● Exercise details
From the entries that follow, gather each line holding the word "inequality".

====== Provided records ======

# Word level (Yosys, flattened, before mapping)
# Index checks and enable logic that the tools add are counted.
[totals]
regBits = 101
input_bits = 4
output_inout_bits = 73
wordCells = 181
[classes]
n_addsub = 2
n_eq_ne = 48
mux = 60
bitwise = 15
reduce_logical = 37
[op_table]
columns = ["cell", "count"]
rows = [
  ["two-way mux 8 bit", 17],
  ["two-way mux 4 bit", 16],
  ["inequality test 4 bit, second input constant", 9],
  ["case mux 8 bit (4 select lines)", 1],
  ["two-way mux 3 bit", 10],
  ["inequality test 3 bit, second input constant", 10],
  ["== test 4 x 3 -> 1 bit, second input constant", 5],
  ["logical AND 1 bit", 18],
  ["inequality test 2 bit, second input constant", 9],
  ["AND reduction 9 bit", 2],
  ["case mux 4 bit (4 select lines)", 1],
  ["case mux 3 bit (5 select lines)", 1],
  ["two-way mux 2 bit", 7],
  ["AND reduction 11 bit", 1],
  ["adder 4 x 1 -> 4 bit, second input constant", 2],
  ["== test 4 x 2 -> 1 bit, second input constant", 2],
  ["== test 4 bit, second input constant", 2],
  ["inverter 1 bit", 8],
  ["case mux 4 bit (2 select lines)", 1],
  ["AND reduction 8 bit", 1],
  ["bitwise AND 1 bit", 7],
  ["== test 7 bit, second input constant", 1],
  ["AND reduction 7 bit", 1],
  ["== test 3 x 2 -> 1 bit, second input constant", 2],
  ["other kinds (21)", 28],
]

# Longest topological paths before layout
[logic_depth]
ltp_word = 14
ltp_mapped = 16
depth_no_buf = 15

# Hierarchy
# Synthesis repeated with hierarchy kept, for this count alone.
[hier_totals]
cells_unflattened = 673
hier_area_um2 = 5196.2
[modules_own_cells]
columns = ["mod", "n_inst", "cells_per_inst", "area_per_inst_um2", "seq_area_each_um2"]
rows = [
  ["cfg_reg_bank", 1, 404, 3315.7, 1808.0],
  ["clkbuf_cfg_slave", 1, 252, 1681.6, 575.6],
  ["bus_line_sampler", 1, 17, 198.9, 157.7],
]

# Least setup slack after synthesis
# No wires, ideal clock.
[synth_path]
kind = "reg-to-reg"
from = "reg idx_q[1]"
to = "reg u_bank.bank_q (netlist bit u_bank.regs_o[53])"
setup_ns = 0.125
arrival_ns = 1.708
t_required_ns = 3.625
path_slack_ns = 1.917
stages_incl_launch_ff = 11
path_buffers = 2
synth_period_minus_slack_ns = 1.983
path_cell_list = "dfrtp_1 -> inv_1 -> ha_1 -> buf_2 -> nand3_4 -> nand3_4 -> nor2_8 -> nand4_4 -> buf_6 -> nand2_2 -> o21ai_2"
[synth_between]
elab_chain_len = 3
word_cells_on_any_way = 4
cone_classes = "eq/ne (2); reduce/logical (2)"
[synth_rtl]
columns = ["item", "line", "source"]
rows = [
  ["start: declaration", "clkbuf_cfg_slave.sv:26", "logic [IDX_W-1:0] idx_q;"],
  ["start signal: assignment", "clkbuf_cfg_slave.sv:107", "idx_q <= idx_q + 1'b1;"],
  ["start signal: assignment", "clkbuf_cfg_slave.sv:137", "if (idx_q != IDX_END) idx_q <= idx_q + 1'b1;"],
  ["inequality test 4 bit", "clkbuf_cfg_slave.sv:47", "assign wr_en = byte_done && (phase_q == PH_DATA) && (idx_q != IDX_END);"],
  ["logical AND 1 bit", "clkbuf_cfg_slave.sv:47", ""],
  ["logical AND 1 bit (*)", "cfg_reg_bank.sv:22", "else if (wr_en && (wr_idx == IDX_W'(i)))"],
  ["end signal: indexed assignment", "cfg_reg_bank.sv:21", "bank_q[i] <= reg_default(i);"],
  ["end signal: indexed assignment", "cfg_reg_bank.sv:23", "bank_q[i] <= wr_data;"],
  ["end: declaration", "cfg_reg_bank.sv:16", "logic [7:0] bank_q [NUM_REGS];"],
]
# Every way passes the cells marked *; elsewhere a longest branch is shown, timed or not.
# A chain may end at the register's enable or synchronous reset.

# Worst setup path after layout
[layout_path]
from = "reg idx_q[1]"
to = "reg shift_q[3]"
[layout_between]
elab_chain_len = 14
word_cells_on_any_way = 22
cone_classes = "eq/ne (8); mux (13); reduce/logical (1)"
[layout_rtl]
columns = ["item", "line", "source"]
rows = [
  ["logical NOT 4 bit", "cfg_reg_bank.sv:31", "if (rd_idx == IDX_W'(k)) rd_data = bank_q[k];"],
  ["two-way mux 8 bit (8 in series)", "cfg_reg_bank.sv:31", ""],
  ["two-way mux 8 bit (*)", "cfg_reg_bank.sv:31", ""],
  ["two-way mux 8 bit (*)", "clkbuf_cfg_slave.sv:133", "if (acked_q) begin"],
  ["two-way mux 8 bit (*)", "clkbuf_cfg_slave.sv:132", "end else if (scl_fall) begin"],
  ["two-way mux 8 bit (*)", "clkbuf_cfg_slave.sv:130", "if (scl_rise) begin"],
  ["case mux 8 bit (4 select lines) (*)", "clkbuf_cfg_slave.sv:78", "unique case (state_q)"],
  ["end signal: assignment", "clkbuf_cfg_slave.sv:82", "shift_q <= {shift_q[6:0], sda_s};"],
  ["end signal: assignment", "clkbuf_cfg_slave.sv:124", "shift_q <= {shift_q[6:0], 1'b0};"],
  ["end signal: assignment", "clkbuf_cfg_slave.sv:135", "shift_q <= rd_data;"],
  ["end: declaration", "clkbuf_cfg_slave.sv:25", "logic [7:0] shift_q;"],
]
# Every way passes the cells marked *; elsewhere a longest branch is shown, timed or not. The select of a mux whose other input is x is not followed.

======

● Task answer
  ["inequality test 4 bit, second input constant", 9],
  ["inequality test 3 bit, second input constant", 10],
  ["inequality test 2 bit, second input constant", 9],
  ["inequality test 4 bit", "clkbuf_cfg_slave.sv:47", "assign wr_en = byte_done && (phase_q == PH_DATA) && (idx_q != IDX_END);"],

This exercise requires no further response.